WHAT YOU WILL DO ▸
Beneath this line are the data; copy exactly the part of them that opens with the line containing "area, sq um |" and closes with the line containing "run 2: path", and only that part.

(Stored data entries)
-*-
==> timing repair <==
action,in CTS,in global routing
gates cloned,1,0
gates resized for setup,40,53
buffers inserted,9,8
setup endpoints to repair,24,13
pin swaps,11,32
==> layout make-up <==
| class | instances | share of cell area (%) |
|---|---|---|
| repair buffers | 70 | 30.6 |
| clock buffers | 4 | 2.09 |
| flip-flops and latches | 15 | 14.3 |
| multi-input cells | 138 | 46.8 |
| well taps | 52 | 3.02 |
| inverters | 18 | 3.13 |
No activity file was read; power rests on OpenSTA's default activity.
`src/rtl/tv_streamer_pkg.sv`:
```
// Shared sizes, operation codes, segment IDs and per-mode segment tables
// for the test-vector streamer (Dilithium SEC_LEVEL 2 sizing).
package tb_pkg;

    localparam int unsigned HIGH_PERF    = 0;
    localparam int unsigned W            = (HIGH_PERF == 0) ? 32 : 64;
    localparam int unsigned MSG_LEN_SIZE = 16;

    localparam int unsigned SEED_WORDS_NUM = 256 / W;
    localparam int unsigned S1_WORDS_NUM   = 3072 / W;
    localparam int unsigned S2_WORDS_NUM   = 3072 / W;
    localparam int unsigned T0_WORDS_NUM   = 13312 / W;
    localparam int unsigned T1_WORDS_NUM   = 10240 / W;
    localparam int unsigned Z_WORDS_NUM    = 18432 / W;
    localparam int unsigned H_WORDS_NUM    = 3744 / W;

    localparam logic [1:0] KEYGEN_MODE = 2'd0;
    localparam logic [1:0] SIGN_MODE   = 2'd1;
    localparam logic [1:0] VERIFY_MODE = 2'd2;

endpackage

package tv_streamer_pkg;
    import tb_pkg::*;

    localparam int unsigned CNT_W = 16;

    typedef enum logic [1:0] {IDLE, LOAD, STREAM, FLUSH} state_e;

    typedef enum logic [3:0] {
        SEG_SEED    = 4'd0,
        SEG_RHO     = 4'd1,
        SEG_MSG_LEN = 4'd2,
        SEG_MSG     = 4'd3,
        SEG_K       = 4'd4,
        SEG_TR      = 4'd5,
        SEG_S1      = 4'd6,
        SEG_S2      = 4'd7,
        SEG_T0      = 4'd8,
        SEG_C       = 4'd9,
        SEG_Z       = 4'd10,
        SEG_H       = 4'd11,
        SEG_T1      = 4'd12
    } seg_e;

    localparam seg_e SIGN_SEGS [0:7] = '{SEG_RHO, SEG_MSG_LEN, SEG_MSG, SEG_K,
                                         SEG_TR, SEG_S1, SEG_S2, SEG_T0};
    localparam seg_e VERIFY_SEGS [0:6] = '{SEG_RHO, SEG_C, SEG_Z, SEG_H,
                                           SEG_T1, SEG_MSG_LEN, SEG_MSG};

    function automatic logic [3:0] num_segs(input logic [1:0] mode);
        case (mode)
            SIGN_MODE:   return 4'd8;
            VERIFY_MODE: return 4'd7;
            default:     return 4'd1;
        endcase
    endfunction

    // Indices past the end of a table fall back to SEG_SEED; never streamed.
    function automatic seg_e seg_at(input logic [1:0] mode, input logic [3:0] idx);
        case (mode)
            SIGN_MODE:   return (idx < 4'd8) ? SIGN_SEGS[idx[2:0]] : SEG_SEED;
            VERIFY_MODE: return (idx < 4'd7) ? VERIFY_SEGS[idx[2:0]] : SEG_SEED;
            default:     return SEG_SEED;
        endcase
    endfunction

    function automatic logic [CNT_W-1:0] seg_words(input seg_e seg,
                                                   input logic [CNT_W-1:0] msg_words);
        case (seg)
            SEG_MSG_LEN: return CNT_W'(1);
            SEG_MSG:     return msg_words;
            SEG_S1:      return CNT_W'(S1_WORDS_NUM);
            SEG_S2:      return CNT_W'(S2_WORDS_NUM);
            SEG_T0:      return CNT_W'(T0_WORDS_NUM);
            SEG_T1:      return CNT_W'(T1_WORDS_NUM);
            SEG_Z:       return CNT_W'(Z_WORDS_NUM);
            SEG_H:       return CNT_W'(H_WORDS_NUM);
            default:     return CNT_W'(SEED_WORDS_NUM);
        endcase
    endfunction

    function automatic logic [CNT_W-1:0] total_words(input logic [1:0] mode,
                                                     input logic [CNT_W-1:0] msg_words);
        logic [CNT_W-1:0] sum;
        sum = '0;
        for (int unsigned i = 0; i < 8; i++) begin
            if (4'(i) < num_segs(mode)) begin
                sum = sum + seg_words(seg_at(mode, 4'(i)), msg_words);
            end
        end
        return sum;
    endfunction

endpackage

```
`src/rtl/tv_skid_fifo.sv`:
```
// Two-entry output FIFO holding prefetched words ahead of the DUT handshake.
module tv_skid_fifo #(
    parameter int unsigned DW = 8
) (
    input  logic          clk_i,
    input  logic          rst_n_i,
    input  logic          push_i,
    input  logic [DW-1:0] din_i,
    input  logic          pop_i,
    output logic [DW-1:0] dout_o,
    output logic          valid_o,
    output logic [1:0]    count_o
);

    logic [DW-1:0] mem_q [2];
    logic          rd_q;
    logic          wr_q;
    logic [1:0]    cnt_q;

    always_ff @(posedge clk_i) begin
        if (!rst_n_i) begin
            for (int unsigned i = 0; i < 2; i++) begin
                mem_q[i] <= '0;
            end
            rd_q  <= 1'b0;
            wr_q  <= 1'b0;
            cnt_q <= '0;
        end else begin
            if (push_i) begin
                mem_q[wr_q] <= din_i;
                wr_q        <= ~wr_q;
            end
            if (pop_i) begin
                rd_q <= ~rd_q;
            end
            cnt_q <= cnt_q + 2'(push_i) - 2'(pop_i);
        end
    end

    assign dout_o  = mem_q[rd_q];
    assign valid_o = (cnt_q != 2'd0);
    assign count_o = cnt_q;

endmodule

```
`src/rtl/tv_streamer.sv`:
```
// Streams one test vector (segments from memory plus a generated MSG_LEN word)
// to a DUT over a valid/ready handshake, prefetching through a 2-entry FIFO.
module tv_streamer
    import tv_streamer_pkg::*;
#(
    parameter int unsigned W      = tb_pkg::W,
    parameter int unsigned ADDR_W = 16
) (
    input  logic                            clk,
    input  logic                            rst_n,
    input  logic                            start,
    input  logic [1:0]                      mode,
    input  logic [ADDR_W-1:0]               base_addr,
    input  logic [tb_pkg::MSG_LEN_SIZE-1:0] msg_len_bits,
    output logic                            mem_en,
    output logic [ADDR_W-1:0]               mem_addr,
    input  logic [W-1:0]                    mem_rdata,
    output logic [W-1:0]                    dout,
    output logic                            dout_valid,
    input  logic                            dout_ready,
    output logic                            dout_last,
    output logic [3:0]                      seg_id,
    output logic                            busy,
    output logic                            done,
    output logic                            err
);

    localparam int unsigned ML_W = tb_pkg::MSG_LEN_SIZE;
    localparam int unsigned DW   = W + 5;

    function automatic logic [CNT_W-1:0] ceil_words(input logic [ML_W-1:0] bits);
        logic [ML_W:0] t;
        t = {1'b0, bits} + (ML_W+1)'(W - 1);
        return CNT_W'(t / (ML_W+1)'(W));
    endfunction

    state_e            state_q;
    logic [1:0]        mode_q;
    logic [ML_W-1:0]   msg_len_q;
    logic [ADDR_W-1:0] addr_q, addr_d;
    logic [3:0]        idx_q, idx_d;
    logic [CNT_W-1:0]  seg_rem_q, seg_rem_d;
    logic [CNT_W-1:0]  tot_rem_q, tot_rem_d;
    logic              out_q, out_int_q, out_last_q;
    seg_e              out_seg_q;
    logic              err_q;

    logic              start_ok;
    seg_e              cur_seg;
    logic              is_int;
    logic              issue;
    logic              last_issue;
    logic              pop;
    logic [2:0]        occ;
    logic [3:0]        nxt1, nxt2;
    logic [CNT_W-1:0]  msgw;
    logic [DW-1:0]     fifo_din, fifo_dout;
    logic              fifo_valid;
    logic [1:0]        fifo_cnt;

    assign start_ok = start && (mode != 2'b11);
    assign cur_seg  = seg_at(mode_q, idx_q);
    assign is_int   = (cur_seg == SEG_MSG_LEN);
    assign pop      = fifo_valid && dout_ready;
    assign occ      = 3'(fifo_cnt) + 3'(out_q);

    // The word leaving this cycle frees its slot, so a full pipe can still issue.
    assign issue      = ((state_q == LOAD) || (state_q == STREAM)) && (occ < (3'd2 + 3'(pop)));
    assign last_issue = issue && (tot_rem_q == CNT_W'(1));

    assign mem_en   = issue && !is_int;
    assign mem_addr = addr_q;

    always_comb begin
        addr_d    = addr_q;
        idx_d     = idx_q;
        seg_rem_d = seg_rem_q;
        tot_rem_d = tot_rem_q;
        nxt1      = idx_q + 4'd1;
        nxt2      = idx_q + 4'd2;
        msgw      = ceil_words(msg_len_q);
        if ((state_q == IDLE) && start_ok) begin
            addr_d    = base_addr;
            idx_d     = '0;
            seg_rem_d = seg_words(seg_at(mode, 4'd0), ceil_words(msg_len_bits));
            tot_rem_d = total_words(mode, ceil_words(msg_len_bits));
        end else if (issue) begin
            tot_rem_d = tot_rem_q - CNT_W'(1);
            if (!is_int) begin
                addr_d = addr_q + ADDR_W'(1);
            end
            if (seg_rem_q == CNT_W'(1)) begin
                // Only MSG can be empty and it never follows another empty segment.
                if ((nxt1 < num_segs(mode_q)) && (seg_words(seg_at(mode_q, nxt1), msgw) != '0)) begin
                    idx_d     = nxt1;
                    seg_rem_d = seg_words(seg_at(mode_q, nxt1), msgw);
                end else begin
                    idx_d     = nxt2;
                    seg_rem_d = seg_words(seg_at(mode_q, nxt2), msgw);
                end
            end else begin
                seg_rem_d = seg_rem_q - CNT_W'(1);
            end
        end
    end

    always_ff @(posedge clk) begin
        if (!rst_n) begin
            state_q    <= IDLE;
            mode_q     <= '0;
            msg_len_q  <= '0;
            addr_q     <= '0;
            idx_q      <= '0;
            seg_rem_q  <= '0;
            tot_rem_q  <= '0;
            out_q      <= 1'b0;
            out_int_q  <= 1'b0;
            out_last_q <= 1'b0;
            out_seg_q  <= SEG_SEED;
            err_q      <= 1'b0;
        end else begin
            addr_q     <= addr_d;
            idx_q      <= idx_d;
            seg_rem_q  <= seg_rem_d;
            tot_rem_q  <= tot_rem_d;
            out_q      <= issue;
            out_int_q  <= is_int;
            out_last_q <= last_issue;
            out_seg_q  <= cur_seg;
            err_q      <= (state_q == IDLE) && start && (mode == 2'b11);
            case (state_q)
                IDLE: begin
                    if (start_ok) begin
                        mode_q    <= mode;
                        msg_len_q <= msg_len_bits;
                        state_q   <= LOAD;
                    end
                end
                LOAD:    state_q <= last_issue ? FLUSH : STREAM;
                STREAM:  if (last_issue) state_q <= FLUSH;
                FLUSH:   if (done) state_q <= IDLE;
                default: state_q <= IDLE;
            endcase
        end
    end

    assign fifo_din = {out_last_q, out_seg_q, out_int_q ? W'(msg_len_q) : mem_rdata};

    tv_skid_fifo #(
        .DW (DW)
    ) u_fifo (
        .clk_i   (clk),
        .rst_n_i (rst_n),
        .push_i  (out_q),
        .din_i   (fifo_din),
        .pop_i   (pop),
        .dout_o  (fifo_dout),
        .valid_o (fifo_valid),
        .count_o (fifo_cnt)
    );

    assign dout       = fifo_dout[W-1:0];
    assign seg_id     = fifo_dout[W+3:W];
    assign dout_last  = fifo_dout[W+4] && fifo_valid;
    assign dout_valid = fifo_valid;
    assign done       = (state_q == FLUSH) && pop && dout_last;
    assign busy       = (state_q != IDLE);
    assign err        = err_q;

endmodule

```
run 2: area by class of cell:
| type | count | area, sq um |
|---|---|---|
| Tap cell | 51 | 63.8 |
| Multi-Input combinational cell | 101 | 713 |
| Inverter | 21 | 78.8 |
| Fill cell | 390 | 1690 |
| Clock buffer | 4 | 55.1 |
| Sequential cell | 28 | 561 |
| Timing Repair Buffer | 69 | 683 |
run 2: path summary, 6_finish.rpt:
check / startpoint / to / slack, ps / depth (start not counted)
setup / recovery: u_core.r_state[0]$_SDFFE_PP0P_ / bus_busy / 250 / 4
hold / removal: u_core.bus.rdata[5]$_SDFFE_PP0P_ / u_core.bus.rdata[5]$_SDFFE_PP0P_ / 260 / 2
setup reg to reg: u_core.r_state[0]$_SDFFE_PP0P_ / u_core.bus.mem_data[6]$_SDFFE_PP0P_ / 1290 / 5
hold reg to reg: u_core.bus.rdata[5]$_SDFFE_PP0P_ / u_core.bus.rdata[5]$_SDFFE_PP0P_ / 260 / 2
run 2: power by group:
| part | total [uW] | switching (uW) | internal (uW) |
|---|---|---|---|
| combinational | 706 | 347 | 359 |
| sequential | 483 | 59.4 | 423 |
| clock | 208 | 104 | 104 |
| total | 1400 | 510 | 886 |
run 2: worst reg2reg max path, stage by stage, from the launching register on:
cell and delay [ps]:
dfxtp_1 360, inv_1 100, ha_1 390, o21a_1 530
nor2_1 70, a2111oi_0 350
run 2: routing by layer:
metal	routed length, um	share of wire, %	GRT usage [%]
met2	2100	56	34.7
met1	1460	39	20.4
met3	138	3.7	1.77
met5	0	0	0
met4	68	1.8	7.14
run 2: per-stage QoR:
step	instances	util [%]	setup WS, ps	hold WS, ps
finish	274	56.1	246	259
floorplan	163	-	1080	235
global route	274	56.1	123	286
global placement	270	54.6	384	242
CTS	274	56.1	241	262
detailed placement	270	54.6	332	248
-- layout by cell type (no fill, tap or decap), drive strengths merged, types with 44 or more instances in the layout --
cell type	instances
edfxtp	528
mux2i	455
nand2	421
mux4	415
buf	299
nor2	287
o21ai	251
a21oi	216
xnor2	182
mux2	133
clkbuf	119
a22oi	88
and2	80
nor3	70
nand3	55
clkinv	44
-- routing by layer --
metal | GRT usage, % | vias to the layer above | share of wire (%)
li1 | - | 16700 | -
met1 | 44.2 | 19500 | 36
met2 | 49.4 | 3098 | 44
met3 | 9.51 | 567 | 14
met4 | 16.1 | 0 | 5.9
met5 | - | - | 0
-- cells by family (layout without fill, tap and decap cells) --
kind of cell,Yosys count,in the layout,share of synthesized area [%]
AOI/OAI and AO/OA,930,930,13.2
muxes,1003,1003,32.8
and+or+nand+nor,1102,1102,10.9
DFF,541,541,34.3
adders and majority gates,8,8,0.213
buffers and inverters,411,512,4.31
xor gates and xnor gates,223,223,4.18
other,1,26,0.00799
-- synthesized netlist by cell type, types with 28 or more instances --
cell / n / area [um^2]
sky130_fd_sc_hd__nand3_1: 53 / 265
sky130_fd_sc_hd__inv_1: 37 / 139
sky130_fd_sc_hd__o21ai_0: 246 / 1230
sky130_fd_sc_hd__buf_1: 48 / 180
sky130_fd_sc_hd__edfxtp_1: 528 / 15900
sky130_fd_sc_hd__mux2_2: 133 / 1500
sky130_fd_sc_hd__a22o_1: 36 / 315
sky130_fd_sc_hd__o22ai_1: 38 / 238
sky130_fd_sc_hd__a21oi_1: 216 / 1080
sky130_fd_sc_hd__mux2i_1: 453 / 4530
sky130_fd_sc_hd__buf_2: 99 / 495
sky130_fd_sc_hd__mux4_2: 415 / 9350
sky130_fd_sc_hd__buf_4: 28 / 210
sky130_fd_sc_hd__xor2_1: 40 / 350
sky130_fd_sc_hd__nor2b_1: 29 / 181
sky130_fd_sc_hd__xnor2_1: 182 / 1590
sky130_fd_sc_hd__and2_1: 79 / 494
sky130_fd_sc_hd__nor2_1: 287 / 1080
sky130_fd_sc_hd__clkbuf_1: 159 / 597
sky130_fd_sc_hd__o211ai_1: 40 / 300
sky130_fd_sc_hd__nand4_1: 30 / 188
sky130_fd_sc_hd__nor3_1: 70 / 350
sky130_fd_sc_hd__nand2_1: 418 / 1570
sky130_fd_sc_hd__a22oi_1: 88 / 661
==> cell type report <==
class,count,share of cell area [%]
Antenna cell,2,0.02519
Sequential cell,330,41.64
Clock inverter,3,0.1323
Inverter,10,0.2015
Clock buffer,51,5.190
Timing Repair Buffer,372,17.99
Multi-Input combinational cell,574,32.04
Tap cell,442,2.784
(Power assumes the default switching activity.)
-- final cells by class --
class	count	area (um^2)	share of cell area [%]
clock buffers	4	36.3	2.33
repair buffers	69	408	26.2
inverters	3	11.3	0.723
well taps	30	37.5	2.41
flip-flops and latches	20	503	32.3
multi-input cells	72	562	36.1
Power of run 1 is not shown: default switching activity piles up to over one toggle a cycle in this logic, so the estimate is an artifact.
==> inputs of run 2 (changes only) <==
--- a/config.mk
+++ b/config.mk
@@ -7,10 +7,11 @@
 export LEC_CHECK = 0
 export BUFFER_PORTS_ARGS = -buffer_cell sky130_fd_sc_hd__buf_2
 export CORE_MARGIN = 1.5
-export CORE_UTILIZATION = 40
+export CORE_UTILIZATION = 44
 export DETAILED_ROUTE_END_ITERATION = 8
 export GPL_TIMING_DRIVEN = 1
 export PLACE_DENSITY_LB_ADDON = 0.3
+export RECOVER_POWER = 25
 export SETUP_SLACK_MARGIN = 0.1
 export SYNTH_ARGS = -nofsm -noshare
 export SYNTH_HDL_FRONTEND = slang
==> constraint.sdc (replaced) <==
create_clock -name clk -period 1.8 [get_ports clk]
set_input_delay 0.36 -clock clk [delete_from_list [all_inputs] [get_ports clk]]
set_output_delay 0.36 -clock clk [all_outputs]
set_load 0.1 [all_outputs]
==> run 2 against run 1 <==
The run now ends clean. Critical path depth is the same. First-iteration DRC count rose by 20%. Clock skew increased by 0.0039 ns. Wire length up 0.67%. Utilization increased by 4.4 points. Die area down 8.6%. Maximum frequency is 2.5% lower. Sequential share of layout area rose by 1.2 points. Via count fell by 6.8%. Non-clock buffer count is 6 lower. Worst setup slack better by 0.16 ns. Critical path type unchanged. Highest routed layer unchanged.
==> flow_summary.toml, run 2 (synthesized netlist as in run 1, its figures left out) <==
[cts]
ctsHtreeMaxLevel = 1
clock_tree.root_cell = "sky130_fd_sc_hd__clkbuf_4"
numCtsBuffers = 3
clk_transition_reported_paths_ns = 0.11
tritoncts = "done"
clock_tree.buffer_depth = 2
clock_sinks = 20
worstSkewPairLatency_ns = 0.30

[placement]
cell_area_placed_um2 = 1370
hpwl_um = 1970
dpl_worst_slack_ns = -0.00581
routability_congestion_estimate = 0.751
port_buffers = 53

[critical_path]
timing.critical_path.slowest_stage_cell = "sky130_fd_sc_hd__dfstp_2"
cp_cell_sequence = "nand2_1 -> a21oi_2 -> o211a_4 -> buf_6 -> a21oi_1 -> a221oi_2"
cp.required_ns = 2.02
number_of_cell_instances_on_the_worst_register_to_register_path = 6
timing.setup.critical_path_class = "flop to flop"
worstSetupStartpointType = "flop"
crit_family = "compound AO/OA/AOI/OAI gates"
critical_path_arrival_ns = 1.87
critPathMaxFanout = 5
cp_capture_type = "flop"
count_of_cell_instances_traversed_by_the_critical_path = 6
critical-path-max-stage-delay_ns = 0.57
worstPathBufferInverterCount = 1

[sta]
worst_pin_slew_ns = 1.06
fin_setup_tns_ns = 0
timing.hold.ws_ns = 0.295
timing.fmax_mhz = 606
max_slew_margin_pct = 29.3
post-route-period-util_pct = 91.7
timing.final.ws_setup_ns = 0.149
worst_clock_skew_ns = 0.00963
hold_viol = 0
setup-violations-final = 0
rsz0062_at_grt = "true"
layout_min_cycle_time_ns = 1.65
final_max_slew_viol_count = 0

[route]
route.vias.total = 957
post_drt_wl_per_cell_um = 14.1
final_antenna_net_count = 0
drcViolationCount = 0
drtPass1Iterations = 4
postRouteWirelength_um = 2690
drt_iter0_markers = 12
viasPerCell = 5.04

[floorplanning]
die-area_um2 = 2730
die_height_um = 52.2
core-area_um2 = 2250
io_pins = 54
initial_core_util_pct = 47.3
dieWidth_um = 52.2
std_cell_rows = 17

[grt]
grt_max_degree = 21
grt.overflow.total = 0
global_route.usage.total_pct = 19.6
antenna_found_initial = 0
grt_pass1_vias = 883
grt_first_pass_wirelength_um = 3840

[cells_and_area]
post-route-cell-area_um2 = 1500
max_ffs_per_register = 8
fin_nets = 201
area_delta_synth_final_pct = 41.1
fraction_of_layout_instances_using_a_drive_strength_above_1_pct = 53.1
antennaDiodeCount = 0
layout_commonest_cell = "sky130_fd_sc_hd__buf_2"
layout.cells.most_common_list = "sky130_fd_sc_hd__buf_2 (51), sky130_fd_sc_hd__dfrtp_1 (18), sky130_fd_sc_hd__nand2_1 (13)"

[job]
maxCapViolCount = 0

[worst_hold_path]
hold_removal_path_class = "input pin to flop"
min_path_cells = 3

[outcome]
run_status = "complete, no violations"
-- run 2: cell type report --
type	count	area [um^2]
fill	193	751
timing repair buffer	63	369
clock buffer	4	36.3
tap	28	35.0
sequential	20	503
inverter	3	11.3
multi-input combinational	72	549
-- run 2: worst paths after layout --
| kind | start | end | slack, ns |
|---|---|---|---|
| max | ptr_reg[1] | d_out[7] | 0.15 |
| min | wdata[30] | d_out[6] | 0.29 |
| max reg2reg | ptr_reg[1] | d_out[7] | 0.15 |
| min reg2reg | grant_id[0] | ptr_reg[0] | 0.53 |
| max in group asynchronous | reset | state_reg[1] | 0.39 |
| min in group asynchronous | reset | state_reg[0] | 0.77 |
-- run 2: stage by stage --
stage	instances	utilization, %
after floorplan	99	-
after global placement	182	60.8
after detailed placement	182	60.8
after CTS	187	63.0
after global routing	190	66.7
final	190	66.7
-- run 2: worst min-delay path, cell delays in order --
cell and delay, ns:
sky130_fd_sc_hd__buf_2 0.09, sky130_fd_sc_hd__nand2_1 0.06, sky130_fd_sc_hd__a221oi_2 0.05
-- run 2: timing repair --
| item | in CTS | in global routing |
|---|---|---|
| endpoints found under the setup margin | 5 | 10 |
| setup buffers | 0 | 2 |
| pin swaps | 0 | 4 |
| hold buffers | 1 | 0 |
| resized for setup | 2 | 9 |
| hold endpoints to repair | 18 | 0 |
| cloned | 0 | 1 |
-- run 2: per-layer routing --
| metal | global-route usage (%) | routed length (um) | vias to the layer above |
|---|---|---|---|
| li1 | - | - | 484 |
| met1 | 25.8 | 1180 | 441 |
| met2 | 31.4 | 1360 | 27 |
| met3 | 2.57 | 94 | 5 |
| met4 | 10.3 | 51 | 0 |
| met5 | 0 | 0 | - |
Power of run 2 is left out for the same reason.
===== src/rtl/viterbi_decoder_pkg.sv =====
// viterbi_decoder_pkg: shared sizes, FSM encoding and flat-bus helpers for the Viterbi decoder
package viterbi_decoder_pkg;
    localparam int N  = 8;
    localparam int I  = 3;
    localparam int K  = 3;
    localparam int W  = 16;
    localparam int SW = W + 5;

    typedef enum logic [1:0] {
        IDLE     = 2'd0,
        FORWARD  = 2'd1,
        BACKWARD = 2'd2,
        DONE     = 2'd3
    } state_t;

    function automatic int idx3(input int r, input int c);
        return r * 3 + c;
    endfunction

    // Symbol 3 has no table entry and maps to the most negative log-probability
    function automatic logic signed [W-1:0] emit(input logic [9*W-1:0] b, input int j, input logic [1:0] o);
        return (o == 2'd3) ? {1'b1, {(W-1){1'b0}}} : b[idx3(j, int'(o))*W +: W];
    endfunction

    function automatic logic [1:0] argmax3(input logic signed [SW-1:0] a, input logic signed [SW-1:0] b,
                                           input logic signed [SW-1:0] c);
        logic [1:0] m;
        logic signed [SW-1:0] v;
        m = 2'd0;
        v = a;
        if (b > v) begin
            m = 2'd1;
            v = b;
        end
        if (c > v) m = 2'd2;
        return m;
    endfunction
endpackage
-*-
WRITTEN ANSWER ▸
| type | count | area, sq um |
|---|---|---|
| Tap cell | 51 | 63.8 |
| Multi-Input combinational cell | 101 | 713 |
| Inverter | 21 | 78.8 |
| Fill cell | 390 | 1690 |
| Clock buffer | 4 | 55.1 |
| Sequential cell | 28 | 561 |
| Timing Repair Buffer | 69 | 683 |
run 2: path summary, 6_finish.rpt:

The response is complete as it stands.